Stored data entries

***

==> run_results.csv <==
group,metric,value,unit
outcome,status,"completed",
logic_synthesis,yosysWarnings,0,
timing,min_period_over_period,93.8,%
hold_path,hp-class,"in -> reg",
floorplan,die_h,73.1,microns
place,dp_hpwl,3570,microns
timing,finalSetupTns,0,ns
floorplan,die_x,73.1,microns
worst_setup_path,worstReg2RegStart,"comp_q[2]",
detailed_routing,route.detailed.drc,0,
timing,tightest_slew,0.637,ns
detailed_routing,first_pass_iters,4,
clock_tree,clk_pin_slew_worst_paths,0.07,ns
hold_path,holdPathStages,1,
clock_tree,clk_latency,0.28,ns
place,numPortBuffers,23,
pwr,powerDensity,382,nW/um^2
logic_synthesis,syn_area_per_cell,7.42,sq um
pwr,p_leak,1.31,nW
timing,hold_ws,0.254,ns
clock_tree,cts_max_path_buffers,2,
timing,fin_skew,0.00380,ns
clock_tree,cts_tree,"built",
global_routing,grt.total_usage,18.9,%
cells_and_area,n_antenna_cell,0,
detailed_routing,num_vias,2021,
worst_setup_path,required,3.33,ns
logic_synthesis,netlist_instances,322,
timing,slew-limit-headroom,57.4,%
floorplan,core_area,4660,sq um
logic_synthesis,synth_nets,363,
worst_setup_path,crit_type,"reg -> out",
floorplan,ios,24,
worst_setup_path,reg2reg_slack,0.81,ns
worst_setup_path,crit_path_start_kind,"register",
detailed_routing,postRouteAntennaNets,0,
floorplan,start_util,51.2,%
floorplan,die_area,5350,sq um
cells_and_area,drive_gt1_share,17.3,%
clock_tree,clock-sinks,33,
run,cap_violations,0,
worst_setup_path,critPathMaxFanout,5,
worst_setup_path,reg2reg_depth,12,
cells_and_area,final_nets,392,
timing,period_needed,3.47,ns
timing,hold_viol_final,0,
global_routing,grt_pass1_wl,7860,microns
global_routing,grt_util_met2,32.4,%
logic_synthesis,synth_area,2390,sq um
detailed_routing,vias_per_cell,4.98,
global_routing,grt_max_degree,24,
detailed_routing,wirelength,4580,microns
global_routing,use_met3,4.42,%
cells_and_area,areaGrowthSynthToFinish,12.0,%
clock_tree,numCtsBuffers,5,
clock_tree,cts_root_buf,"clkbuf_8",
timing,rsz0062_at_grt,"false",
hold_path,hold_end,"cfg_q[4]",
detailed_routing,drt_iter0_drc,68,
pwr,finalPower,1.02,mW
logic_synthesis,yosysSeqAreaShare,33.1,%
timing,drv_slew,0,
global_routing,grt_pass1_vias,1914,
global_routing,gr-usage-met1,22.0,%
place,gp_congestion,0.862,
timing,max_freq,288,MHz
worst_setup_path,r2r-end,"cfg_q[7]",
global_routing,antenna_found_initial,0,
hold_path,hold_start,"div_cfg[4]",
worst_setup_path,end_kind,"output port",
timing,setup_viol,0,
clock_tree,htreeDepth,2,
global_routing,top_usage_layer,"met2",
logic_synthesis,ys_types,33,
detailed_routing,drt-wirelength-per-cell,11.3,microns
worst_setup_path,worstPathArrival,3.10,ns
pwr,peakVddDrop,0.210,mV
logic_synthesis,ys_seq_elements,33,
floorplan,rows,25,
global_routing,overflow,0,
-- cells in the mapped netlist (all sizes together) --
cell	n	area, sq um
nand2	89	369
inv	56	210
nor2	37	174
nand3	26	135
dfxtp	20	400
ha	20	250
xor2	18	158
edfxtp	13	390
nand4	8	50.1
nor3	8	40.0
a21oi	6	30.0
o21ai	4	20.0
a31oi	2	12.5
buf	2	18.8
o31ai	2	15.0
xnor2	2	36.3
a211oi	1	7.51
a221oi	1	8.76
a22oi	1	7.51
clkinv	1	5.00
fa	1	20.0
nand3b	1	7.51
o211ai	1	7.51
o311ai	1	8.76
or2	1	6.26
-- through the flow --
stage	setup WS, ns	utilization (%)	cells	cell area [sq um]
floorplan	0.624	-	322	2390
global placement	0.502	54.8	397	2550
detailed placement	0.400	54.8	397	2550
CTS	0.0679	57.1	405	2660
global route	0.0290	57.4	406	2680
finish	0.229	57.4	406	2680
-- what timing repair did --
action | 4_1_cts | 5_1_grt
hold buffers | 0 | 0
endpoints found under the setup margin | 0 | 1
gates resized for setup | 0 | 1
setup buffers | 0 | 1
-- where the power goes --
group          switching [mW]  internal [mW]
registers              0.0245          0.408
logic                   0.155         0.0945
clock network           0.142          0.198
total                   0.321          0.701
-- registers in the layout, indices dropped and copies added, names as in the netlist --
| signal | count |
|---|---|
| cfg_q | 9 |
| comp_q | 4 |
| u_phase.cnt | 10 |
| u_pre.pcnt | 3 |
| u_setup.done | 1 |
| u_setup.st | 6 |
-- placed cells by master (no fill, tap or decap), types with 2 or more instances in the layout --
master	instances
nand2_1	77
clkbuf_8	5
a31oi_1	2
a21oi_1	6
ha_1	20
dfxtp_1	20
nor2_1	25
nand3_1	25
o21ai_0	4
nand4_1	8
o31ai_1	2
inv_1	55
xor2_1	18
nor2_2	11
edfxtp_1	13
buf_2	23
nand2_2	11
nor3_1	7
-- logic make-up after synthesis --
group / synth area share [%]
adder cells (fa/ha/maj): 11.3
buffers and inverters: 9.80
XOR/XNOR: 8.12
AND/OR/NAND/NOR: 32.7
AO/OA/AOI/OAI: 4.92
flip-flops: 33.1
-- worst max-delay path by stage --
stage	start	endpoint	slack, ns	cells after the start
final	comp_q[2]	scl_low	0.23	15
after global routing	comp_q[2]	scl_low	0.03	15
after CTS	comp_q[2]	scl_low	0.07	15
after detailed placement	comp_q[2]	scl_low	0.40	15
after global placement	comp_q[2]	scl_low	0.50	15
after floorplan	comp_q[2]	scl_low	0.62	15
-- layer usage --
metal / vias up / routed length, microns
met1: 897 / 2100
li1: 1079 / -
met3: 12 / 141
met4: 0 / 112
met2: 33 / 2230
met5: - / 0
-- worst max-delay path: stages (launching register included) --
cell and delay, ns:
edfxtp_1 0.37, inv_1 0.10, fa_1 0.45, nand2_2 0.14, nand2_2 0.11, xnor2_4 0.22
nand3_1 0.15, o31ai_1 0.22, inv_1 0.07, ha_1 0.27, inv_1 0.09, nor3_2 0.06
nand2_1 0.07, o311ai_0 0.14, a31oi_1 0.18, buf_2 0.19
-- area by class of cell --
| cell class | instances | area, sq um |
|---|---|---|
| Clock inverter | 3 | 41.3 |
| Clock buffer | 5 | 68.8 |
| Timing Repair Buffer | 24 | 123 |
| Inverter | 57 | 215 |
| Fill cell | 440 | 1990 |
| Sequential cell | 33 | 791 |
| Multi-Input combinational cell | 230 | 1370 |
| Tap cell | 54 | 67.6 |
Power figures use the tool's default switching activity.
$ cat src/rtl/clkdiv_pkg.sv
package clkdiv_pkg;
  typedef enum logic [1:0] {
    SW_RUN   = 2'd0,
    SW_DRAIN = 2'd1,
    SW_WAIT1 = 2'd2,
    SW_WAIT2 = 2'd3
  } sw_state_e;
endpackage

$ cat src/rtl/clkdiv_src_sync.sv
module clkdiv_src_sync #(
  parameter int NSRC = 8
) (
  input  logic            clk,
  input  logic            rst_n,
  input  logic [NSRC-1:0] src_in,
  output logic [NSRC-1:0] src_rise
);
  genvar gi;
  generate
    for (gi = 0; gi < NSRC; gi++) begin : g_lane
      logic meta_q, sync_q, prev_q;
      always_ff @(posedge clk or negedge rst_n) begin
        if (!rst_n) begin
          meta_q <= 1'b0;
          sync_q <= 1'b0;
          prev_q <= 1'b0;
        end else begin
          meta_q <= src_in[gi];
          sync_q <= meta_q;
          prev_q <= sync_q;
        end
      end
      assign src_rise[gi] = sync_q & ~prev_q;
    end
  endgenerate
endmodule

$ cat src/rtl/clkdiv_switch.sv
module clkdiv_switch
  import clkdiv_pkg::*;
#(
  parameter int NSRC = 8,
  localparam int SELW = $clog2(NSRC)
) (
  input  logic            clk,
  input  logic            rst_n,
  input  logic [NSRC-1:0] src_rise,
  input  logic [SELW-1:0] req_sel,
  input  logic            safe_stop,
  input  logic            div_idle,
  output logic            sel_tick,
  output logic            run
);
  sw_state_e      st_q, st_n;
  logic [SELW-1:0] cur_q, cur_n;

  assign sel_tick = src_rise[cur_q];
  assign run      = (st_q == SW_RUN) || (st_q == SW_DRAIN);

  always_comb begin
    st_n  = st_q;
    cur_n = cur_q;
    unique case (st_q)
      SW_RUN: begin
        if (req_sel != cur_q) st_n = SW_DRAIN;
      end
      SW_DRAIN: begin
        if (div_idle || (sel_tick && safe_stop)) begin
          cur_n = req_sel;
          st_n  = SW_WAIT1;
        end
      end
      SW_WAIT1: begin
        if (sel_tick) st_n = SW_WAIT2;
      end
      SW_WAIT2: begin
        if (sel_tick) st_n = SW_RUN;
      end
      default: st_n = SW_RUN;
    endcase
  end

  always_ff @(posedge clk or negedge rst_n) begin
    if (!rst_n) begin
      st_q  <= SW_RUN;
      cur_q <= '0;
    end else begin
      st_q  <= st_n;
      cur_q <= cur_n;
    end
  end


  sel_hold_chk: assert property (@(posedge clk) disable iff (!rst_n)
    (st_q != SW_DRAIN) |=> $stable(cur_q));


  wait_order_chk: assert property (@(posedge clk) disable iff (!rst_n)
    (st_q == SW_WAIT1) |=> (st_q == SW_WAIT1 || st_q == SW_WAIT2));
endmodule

***

#### PROBLEM REQUIREMENTS
A complete answer lists each line of the data that holds the word "layout".

#### COMPLETED EXERCISE
-- registers in the layout, indices dropped and copies added, names as in the netlist --
-- placed cells by master (no fill, tap or decap), types with 2 or more instances in the layout --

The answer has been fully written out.